Stored items:
↓

**config.mk**
```make
export PLATFORM = sky130hd
export DESIGN_NAME = pwr_state_seq
export DESIGN_NICKNAME = d
export VERILOG_FILES = /design/src/rtl/pss_pkg.sv /design/src/rtl/pss_sync.sv /design/src/rtl/pss_relock_timer.sv /design/src/rtl/pss_viol_mon.sv /design/src/rtl/pss_fsm.sv /design/src/rtl/pwr_state_seq.sv
export SDC_FILE = /design/constraint.sdc
export NUM_CORES = 1
export LEC_CHECK = 0
export ABC_AREA = 1
export BUFFER_PORTS_ARGS = -buffer_cell sky130_fd_sc_hd__buf_2
export CAP_MARGIN = 25
export CORE_UTILIZATION = 58
export CTS_CLUSTER_SIZE = 25
export DETAILED_ROUTE_END_ITERATION = 10
export HOLD_SLACK_MARGIN = 0.1
export PLACE_DENSITY = 0.83
export SYNTH_ARGS = -nofsm -noshare
export SYNTH_HDL_FRONTEND = slang
export SYNTH_SLANG_ARGS = --single-unit
```
**constraint.sdc**
```tcl
create_clock -name clk -period 1.62 [get_ports clk]
set_clock_uncertainty 0.15 [all_clocks]
set_input_delay 0.162 -clock clk [delete_from_list [all_inputs] [get_ports clk]]
set_output_delay 0.162 -clock clk [all_outputs]
set_load 0.05 [all_outputs]
```
**src/rtl/pss_pkg.sv**
```systemverilog
package pss_pkg;
  typedef enum logic [2:0] {
    ST_NORMAL   = 3'd0,
    ST_AUTOHALT = 3'd1,
    ST_STOPGNT  = 3'd2,
    ST_SLEEP    = 3'd3,
    ST_DEEP     = 3'd4,
    ST_RELOCK   = 3'd5
  } pwr_state_e;
endpackage

```
**src/rtl/pss_sync.sv**
```systemverilog
module pss_sync #(
  parameter int W = 2,
  parameter logic [W-1:0] RST_VAL = '1
) (
  input  logic         clk,
  input  logic         rst_n,
  input  logic [W-1:0] d_async,
  output logic [W-1:0] q_sync
);
  logic [W-1:0] meta_q;
  logic [W-1:0] sync_q;

  always_ff @(posedge clk or negedge rst_n) begin
    if (!rst_n) begin
      meta_q <= RST_VAL;
      sync_q <= RST_VAL;
    end else begin
      meta_q <= d_async;
      sync_q <= meta_q;
    end
  end

  assign q_sync = sync_q;
endmodule

```
**src/rtl/pss_relock_timer.sv**
```systemverilog
module pss_relock_timer #(
  parameter int RELOCK_CYC = 50000
) (
  input  logic clk,
  input  logic rst_n,
  input  logic run,
  output logic done
);
  localparam int CW = $clog2(RELOCK_CYC + 1);
  localparam logic [CW-1:0] LAST = CW'(RELOCK_CYC - 1);

  logic [CW-1:0] cnt_q;

  always_ff @(posedge clk or negedge rst_n) begin
    if (!rst_n)             cnt_q <= '0;
    else if (!run)          cnt_q <= '0;
    else if (cnt_q != LAST) cnt_q <= cnt_q + 1'b1;
  end

  assign done = run && (cnt_q == LAST);

  assert_cnt_bound_R5: assert property (@(posedge clk) disable iff (!rst_n)
    cnt_q <= LAST);
  assert_cnt_restart_R6: assert property (@(posedge clk) disable iff (!rst_n)
    !run |=> cnt_q == '0);
endmodule

```
**src/rtl/pss_viol_mon.sv**
```systemverilog
module pss_viol_mon (
  input  logic clk,
  input  logic rst_n,
  input  logic quiet_win,
  input  logic bus_strobe,
  input  logic stpgnt_req,
  input  logic halt_ind,
  output logic viol
);
  logic stp_prev_q, halt_prev_q, viol_q;
  logic activity;

  always_comb begin
    activity = bus_strobe || (stpgnt_req != stp_prev_q) || (halt_ind != halt_prev_q);
  end

  always_ff @(posedge clk or negedge rst_n) begin
    if (!rst_n) begin
      stp_prev_q  <= 1'b0;
      halt_prev_q <= 1'b0;
      viol_q      <= 1'b0;
    end else begin
      stp_prev_q  <= stpgnt_req;
      halt_prev_q <= halt_ind;
      if (quiet_win && activity) viol_q <= 1'b1;
    end
  end

  assign viol = viol_q;

  assert_viol_sticky_R11: assert property (@(posedge clk) disable iff (!rst_n)
    viol_q |=> viol_q);
endmodule

```
**src/rtl/pss_fsm.sv**
```systemverilog
module pss_fsm
  import pss_pkg::*;
#(
  parameter int SLP_QUAL = 4
) (
  input  logic       clk,
  input  logic       rst_n,
  input  logic       stpgnt_req,
  input  logic       halt_ind,
  input  logic       slp_act,
  input  logic       clk_run,
  input  logic       relock_done,
  output pwr_state_e state_o
);
  localparam int QW = $clog2(SLP_QUAL + 1);
  localparam logic [QW-1:0] QLAST = QW'(SLP_QUAL - 1);

  pwr_state_e state_q, state_d;
  logic [QW-1:0] qual_q;
  logic slp_ok;

  assign slp_ok = slp_act && (qual_q == QLAST);

  always_ff @(posedge clk or negedge rst_n) begin
    if (!rst_n)                                      qual_q <= '0;
    else if (state_q == ST_STOPGNT && slp_act) begin
      if (qual_q != QLAST)                           qual_q <= qual_q + 1'b1;
    end else                                         qual_q <= '0;
  end

  always_comb begin
    state_d = state_q;
    unique case (state_q)
      ST_NORMAL:   if (stpgnt_req) state_d = ST_STOPGNT;
                   else if (halt_ind) state_d = ST_AUTOHALT;
      ST_AUTOHALT: if (stpgnt_req) state_d = ST_STOPGNT;
                   else if (!halt_ind) state_d = ST_NORMAL;
      ST_STOPGNT:  if (slp_ok) state_d = ST_SLEEP;
                   else if (!stpgnt_req && !slp_act) state_d = ST_NORMAL;
      ST_SLEEP:    if (!clk_run) state_d = ST_DEEP;
                   else if (!slp_act) state_d = ST_STOPGNT;
      ST_DEEP:     if (clk_run) state_d = ST_RELOCK;
      ST_RELOCK:   if (!clk_run) state_d = ST_DEEP;
                   else if (relock_done) state_d = ST_SLEEP;
      default:     state_d = ST_NORMAL;
    endcase
  end

  always_ff @(posedge clk or negedge rst_n) begin
    if (!rst_n) state_q <= ST_NORMAL;
    else        state_q <= state_d;
  end

  assign state_o = state_q;

  assert_legal_state_R2: assert property (@(posedge clk) disable iff (!rst_n)
    state_q <= ST_RELOCK);
  assert_deep_entry_R4: assert property (@(posedge clk) disable iff (!rst_n)
    (state_q != ST_DEEP) |=> (state_q != ST_DEEP) || $past(state_q) == ST_SLEEP || $past(state_q) == ST_RELOCK);
  assert_sleep_entry_R3: assert property (@(posedge clk) disable iff (!rst_n)
    (state_q != ST_SLEEP) |=> (state_q != ST_SLEEP) || $past(state_q) == ST_STOPGNT || $past(state_q) == ST_RELOCK);
  assert_relock_exit_R5: assert property (@(posedge clk) disable iff (!rst_n)
    (state_q == ST_RELOCK && clk_run && relock_done) |=> state_q == ST_SLEEP);
endmodule

```
**src/rtl/pwr_state_seq.sv**
```systemverilog
module pwr_state_seq
  import pss_pkg::*;
#(
  parameter int RELOCK_CYC = 50000,
  parameter int SLP_QUAL   = 4
) (
  input  logic       clk,
  input  logic       rst_n,
  input  logic       stpgnt_req,
  input  logic       sleep_req_n,
  input  logic       halt_ind,
  input  logic       bclk_run,
  input  logic       bus_strobe,
  output logic [2:0] pwr_state,
  output logic       cache_clk_en,
  output logic       snoop_en,
  output logic       intr_latch_en,
  output logic       intclk_stop_ok,
  output logic       proto_viol
);
  logic [1:0] sync_out;
  logic slp_act, clk_run, relock_done, quiet_win;
  pwr_state_e st;

  pss_sync #(.W(2), .RST_VAL(2'b11)) u_sync (
    .clk(clk), .rst_n(rst_n),
    .d_async({sleep_req_n, bclk_run}),
    .q_sync(sync_out)
  );

  assign slp_act = !sync_out[1];
  assign clk_run = sync_out[0];

  pss_relock_timer #(.RELOCK_CYC(RELOCK_CYC)) u_timer (
    .clk(clk), .rst_n(rst_n),
    .run(st == ST_RELOCK),
    .done(relock_done)
  );

  pss_fsm #(.SLP_QUAL(SLP_QUAL)) u_fsm (
    .clk(clk), .rst_n(rst_n),
    .stpgnt_req(stpgnt_req), .halt_ind(halt_ind),
    .slp_act(slp_act), .clk_run(clk_run),
    .relock_done(relock_done),
    .state_o(st)
  );

  assign quiet_win = (st == ST_DEEP) || (st == ST_RELOCK);

  pss_viol_mon u_viol (
    .clk(clk), .rst_n(rst_n),
    .quiet_win(quiet_win), .bus_strobe(bus_strobe),
    .stpgnt_req(stpgnt_req), .halt_ind(halt_ind),
    .viol(proto_viol)
  );

  always_comb begin
    pwr_state      = st;
    cache_clk_en   = !quiet_win;
    snoop_en       = (st == ST_NORMAL) || (st == ST_AUTOHALT) || (st == ST_STOPGNT);
    intr_latch_en  = snoop_en;
    intclk_stop_ok = (st == ST_SLEEP) || quiet_win;
  end
endmodule

```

↑

> **TASK INSTRUCTIONS**
Look through the entries and find each line that has the string "parameter". Copy those lines.

> **COMPLETED TASK**
  parameter int W = 2,
  parameter logic [W-1:0] RST_VAL = '1
  parameter int RELOCK_CYC = 50000
  parameter int SLP_QUAL = 4
  parameter int RELOCK_CYC = 50000,
  parameter int SLP_QUAL   = 4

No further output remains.